Antiplatelet drugs play a central role in the practice of cardiology and include aspirin, platelet ADP-receptor antagonists and platelet glycoprotein IIb/IIIa inhibitors.
PLATELET BIOLOGY Platelet arterial wall adhesion, activation and aggregation play a pivotal role in the pathogenesis of arterial thrombosis and acute coronary syndromes. Hence agents with antiplatelet activity are amongst the most commonly prescribed drugs in the prevention and treatment of coronary disease. All antiplatelet agents interrupt one or more of the biological steps that lead from atherosclerotic plaque rupture to arterial thrombosis (Fig. 1).

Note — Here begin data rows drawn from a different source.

===== src/sifhPkg.sv =====
package sifhPkg;

    // top-level sequence, one state per phase of the two-pass run
    typedef enum logic [2:0] {
        idle,   // waiting for start
        clear1, // zero all bins before frame one
        build1, // count frame one, no filter
        peak1,  // coarse peak scan
        window, // clamp window around coarse peak
        clear2, // zero all bins before frame two
        build2, // count frame two inside window
        peak2   // refined peak scan
    } ctrlState;

    // command to the histogram builder, sampled together with go
    typedef enum logic {
        opClear, // write zero to every bin
        opAccum  // take frameLen timestamps and count them
    } builderOp;

endpackage


===== src/sramIf.sv =====
`timescale 1ns/100ps

interface sramIf #(
    parameter int binAddrW = 6,
    parameter int countW = 16
);
    logic [binAddrW-1:0] rdAddr;
    logic rdEn;
    logic [countW-1:0] rdData; // registered, one cycle after rdEn
    logic [binAddrW-1:0] wrAddr;
    logic wrEn;
    logic [countW-1:0] wrData;

    modport builder (
        output rdAddr, rdEn, wrAddr, wrEn, wrData,
        input rdData
    );

    modport mem (
        input rdAddr, rdEn, wrAddr, wrEn, wrData,
        output rdData
    );
endinterface

===== src/histBuilder.sv =====
`timescale 1ns/100ps

module histBuilder #(
    parameter int binAddrW = 6,
    parameter int countW = 16,
    parameter int tsW = 10,
    parameter int frameLen = 200
) (
    input logic clk,
    input logic res,
    input logic go,
    input sifhPkg::builderOp op,
    input logic filterEn,
    input logic [binAddrW-1:0] thLow,
    input logic [binAddrW-1:0] thHigh,
    input logic [tsW-1:0] ts,
    input logic tsValid,
    output logic tsReady,
    output logic done,
    sramIf.builder mem
);
    localparam int cntW = $clog2(frameLen + 1);
    localparam logic [binAddrW-1:0] lastBin = '1;

    logic busy;
    sifhPkg::builderOp mode;
    logic clearing;
    logic accumulating;
    logic [binAddrW-1:0] clrAddr;
    logic [cntW-1:0] taken; // transfers accepted this pass
    logic [binAddrW-1:0] tsBin;
    logic inWindow;
    logic accept;
    logic keep;
    logic s1Valid; // stage one read in flight
    logic [binAddrW-1:0] s1Bin;
    logic fwdValid; // a bin was written last cycle
    logic [binAddrW-1:0] fwdBin;
    logic [countW-1:0] fwdVal;
    logic [countW-1:0] baseVal;
    logic [countW-1:0] incVal;

    assign clearing = busy && mode == sifhPkg::opClear;
    assign accumulating = busy && mode == sifhPkg::opAccum;
    assign tsReady = accumulating && taken != cntW'(frameLen);
    assign tsBin = ts[tsW-1 -: binAddrW]; // upper bits select the bin
    assign inWindow = tsBin >= thLow && tsBin <= thHigh;
    assign accept = tsValid && tsReady;
    assign keep = accept && (!filterEn || inWindow); // dropped ones still count toward frameLen

    // stage one, read the current count
    assign mem.rdEn = keep;
    assign mem.rdAddr = tsBin;

    // stage two, the SRAM read missed last cycle's write to the same bin
    assign baseVal = (fwdValid && fwdBin == s1Bin) ? fwdVal : mem.rdData;
    assign incVal = baseVal + countW'(1);
    assign mem.wrEn = clearing || s1Valid;
    assign mem.wrAddr = clearing ? clrAddr : s1Bin;
    assign mem.wrData = clearing ? '0 : incVal;

    always_ff @(posedge clk or negedge res) begin
        if (!res) begin
            busy <= 1'b0;
            mode <= sifhPkg::opClear;
            clrAddr <= '0;
            taken <= '0;
            s1Valid <= 1'b0;
            fwdValid <= 1'b0;
            done <= 1'b0;
        end else begin
            done <= 1'b0;
            s1Valid <= keep;
            fwdValid <= s1Valid;
            if (go) begin
                busy <= 1'b1;
                mode <= op;
                clrAddr <= '0;
                taken <= '0;
            end else if (clearing) begin
                clrAddr <= clrAddr + 1'b1;
                if (clrAddr == lastBin) begin
                    busy <= 1'b0;
                    done <= 1'b1;
                end
            end else if (accumulating) begin
                if (accept) begin
                    taken <= taken + 1'b1;
                end
                // last accepted one is written at this edge
                if (taken == cntW'(frameLen)) begin
                    busy <= 1'b0;
                    done <= 1'b1;
                end
            end
        end
    end

    always_ff @(posedge clk) begin
        s1Bin <= tsBin;
        fwdBin <= s1Bin;
        fwdVal <= incVal;
    end

endmodule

Rupture of an arterial plaque and disruption of the vascular endothelium expose a variety of factors that activate and recruit circulating platelets to aggregate. Some of these factors are released from the subendothelium (collagen, von Willebrand factor) while others are released by activated and degranulated platelets (thromboxane A2, adenosine diphosphate (ADP), serotonin). Intact vascular endothelium functions to prevent platelet activation and aggregation by releasing prostacyclin and nitric oxide. Vascular endothelial damage is an early and prominent feature of vascular disease that facilitates an unfavorable tilt in
the balance between antiaggregatory forces and proaggregatory forces. Upon activation, intracellular platelet calcium level rises and platelets undergo a conformational change due to contraction of platelet actin and myosin. Platelets change from smooth discs to spiny spheres with multiple protruding pseudopods thereby increasing the expression of glycoprotein (GP) IIb/IIIa receptors on their cell surface. The activation of these receptors allows crosslinks of fibrinogen to form between platelets initiating a cascade of platelet aggregation with superimposed fibrin thrombus formation.